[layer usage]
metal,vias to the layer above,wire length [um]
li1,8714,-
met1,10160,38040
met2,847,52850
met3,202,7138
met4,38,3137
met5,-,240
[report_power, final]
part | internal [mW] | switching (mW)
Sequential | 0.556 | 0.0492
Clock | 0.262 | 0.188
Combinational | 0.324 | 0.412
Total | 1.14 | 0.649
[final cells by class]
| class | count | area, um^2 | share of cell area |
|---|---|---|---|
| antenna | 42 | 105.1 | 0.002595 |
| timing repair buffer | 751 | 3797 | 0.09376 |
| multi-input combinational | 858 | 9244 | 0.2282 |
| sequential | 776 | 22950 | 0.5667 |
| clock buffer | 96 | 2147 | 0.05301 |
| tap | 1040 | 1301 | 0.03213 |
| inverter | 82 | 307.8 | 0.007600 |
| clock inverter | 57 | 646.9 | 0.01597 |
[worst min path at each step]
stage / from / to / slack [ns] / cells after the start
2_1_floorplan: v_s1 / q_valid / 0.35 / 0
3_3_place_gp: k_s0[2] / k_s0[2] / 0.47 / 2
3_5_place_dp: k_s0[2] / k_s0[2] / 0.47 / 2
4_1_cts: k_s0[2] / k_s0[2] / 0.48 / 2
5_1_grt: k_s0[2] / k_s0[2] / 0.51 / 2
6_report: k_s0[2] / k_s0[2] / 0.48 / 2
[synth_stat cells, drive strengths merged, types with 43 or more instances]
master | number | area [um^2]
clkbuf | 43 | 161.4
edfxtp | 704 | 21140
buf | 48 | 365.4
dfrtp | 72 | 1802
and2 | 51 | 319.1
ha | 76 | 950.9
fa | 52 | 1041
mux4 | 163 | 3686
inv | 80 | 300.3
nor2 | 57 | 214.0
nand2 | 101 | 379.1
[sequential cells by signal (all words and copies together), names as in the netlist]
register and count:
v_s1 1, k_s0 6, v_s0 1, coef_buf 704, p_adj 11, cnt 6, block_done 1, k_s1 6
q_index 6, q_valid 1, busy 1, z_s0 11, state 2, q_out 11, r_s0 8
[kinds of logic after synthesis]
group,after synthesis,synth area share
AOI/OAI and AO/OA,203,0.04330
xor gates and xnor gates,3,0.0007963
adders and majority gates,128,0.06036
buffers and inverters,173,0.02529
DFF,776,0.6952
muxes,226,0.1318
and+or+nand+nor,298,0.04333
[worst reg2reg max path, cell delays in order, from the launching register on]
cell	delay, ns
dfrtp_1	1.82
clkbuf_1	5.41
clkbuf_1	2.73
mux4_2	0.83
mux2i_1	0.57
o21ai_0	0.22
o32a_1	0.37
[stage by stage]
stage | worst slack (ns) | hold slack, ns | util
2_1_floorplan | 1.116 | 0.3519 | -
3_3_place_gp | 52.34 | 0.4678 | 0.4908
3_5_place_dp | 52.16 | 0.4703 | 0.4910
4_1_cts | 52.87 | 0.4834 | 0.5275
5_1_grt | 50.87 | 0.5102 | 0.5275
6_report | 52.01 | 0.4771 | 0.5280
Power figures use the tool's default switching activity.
- - - - - - -
- _Work item_:
Copy, from the lines above, each one that holds "cells".

- _Task result_:
[final cells by class]
stage / from / to / slack [ns] / cells after the start
[synth_stat cells, drive strengths merged, types with 43 or more instances]
[sequential cells by signal (all words and copies together), names as in the netlist]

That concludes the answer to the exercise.